§ WHAT THE TASK ASKS:
Below are entries. Copy exactly the lines running from the line that holds "File: config.mk" to the line that holds "localparam int CNT_W", with both ends included.

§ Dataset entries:

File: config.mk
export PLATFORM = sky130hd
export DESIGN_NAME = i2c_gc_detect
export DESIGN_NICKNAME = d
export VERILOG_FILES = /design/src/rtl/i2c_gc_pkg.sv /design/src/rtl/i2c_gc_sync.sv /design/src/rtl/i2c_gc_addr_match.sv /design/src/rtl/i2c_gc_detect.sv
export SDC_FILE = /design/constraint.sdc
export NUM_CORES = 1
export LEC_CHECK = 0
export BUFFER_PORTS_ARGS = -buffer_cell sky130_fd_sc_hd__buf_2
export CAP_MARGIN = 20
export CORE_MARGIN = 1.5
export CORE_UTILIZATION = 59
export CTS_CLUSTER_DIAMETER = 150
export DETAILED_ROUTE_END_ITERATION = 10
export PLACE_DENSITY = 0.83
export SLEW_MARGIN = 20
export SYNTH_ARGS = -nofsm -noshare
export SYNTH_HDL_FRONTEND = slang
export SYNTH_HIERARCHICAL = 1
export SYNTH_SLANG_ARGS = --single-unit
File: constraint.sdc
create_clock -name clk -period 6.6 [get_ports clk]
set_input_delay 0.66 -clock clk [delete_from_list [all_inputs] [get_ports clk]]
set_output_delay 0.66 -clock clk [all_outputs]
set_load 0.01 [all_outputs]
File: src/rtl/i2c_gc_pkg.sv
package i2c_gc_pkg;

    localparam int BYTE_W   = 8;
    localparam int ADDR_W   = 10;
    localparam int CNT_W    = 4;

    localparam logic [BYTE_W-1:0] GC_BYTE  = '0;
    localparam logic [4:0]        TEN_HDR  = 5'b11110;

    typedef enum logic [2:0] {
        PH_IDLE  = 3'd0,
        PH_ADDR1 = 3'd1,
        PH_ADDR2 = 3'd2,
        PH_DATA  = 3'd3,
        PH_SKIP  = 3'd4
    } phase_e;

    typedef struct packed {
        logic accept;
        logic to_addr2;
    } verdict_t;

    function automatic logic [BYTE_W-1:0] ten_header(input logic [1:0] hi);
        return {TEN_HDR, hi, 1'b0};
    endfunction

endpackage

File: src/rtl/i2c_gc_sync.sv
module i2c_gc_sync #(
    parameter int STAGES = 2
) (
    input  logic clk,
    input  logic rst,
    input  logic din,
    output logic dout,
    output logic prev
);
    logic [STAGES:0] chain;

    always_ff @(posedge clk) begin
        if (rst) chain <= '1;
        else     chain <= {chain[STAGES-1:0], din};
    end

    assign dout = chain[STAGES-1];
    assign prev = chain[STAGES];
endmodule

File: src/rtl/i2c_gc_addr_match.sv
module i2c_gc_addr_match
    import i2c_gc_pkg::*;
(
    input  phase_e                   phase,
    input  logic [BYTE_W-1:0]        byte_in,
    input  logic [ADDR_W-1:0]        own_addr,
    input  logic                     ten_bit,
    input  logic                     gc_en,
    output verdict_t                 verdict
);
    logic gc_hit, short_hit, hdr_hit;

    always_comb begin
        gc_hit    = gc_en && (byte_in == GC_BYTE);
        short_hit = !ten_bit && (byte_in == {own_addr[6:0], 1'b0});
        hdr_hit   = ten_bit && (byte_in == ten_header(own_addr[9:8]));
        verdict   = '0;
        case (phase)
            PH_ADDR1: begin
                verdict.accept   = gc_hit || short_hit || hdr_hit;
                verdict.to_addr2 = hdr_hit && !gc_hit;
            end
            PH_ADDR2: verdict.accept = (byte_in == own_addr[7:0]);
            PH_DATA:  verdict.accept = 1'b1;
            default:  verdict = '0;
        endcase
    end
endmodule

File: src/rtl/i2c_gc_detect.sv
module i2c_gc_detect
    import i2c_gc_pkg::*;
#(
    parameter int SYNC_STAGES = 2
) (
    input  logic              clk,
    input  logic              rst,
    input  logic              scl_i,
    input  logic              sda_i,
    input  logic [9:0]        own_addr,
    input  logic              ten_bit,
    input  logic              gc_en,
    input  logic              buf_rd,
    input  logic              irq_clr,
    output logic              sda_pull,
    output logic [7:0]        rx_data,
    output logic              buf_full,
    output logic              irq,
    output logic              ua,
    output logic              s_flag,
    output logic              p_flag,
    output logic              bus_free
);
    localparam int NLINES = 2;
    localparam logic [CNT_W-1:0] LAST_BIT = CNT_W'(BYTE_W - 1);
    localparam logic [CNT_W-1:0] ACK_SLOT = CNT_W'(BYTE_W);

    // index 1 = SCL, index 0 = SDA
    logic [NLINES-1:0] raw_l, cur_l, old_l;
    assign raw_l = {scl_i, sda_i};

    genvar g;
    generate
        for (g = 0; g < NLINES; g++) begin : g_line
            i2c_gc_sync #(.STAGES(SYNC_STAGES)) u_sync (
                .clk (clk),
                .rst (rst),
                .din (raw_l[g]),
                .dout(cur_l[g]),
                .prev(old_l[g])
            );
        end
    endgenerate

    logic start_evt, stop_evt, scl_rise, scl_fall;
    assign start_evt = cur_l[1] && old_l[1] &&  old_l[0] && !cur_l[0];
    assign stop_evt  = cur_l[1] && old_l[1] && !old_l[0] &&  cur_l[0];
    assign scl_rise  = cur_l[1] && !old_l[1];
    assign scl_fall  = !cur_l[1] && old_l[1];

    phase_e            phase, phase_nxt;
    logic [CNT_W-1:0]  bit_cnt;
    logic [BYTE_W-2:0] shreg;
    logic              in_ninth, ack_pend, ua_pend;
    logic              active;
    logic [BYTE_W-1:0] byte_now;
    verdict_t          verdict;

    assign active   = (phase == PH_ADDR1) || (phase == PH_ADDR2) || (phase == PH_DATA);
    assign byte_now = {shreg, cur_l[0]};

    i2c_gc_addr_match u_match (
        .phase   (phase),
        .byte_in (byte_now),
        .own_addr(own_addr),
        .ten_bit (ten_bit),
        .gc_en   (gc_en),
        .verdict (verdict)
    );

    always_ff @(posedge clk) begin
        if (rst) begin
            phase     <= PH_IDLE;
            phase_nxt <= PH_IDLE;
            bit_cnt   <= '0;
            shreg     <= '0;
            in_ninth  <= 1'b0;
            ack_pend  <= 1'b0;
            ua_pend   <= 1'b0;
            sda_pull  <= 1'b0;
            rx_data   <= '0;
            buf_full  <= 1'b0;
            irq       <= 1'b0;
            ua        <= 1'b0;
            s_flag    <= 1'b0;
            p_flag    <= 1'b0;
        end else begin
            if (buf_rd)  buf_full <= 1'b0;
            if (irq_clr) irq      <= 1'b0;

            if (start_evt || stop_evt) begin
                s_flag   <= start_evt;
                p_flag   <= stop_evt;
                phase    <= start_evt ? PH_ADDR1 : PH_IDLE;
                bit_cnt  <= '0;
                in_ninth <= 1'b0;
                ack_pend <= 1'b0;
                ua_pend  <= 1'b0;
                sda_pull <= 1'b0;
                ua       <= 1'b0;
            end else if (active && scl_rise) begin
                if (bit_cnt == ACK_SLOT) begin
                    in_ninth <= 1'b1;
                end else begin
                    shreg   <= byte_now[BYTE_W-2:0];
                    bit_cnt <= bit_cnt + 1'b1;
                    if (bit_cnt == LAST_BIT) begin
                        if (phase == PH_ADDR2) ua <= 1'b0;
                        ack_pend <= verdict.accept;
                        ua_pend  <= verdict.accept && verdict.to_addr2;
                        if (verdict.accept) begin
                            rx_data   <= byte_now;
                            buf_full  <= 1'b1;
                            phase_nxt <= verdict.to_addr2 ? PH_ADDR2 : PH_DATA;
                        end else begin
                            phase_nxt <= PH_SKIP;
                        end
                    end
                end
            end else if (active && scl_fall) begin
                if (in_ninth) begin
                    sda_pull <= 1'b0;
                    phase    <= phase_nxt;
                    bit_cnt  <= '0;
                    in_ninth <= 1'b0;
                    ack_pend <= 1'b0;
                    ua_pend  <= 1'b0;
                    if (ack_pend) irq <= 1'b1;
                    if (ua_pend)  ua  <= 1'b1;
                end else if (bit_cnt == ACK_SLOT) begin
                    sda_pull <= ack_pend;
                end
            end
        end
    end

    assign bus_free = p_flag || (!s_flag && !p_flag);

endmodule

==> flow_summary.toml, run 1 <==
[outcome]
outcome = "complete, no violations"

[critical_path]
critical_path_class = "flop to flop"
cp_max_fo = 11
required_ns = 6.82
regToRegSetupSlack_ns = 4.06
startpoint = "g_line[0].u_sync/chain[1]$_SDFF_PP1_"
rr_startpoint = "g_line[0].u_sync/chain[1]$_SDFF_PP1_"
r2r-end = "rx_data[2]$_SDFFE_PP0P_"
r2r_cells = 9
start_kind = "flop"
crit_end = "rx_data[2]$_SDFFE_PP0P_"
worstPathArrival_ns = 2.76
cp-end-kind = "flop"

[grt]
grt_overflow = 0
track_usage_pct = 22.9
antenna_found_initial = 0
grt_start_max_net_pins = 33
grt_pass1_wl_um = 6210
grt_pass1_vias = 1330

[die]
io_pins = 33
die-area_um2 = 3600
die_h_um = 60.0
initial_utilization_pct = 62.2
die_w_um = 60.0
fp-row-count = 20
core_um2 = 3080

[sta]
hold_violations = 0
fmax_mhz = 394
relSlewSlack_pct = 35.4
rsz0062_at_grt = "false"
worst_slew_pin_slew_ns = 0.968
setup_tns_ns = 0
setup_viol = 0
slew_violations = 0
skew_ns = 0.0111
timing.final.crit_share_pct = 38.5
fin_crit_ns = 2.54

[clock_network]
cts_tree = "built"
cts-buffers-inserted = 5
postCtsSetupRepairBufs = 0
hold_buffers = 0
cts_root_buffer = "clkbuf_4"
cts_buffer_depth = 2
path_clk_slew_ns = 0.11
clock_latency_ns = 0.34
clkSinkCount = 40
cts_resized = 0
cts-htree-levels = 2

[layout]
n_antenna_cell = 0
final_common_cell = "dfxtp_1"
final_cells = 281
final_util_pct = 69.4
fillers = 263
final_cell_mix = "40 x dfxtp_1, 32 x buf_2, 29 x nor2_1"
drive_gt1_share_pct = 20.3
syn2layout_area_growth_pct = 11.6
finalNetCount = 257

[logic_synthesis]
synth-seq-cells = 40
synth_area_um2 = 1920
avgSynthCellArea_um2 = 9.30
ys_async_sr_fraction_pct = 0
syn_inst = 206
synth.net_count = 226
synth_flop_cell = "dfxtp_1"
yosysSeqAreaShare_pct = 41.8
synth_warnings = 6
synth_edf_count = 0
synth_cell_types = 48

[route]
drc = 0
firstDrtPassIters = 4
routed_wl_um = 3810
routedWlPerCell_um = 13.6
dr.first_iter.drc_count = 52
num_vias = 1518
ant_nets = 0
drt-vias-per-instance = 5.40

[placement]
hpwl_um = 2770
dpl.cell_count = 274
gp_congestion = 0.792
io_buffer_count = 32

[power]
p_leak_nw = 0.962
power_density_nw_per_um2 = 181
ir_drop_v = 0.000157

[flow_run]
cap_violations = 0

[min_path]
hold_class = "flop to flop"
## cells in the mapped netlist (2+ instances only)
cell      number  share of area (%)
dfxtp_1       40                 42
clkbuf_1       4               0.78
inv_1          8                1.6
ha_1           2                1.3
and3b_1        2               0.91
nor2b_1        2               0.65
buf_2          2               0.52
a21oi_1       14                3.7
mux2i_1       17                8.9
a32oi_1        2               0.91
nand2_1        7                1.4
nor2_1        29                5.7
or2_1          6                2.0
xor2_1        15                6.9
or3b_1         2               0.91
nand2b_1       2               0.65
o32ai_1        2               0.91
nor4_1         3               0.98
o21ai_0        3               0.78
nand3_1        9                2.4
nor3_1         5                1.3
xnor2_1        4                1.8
...
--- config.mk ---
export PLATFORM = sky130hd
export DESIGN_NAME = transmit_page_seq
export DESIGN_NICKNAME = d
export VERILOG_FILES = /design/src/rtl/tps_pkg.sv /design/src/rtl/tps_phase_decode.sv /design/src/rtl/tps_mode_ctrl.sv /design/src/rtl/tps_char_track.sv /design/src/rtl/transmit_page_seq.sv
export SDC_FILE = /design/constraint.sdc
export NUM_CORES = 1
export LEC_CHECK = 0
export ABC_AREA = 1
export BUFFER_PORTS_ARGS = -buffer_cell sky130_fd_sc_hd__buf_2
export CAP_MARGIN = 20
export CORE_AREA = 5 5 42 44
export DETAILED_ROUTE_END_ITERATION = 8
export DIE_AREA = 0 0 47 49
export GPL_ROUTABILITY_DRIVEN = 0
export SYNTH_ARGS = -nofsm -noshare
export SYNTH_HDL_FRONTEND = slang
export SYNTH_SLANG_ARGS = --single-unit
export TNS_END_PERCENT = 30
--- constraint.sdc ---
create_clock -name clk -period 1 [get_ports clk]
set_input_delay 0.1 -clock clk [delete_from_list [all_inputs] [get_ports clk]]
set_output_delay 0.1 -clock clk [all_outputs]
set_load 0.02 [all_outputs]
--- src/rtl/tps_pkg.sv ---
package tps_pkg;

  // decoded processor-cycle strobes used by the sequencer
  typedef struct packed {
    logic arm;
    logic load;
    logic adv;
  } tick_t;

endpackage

§ ANSWER TO THIS TASK:
File: config.mk
export PLATFORM = sky130hd
export DESIGN_NAME = i2c_gc_detect
export DESIGN_NICKNAME = d
export VERILOG_FILES = /design/src/rtl/i2c_gc_pkg.sv /design/src/rtl/i2c_gc_sync.sv /design/src/rtl/i2c_gc_addr_match.sv /design/src/rtl/i2c_gc_detect.sv
export SDC_FILE = /design/constraint.sdc
export NUM_CORES = 1
export LEC_CHECK = 0
export BUFFER_PORTS_ARGS = -buffer_cell sky130_fd_sc_hd__buf_2
export CAP_MARGIN = 20
export CORE_MARGIN = 1.5
export CORE_UTILIZATION = 59
export CTS_CLUSTER_DIAMETER = 150
export DETAILED_ROUTE_END_ITERATION = 10
export PLACE_DENSITY = 0.83
export SLEW_MARGIN = 20
export SYNTH_ARGS = -nofsm -noshare
export SYNTH_HDL_FRONTEND = slang
export SYNTH_HIERARCHICAL = 1
export SYNTH_SLANG_ARGS = --single-unit
File: constraint.sdc
create_clock -name clk -period 6.6 [get_ports clk]
set_input_delay 0.66 -clock clk [delete_from_list [all_inputs] [get_ports clk]]
set_output_delay 0.66 -clock clk [all_outputs]
set_load 0.01 [all_outputs]
File: src/rtl/i2c_gc_pkg.sv
package i2c_gc_pkg;

    localparam int BYTE_W   = 8;
    localparam int ADDR_W   = 10;
    localparam int CNT_W    = 4;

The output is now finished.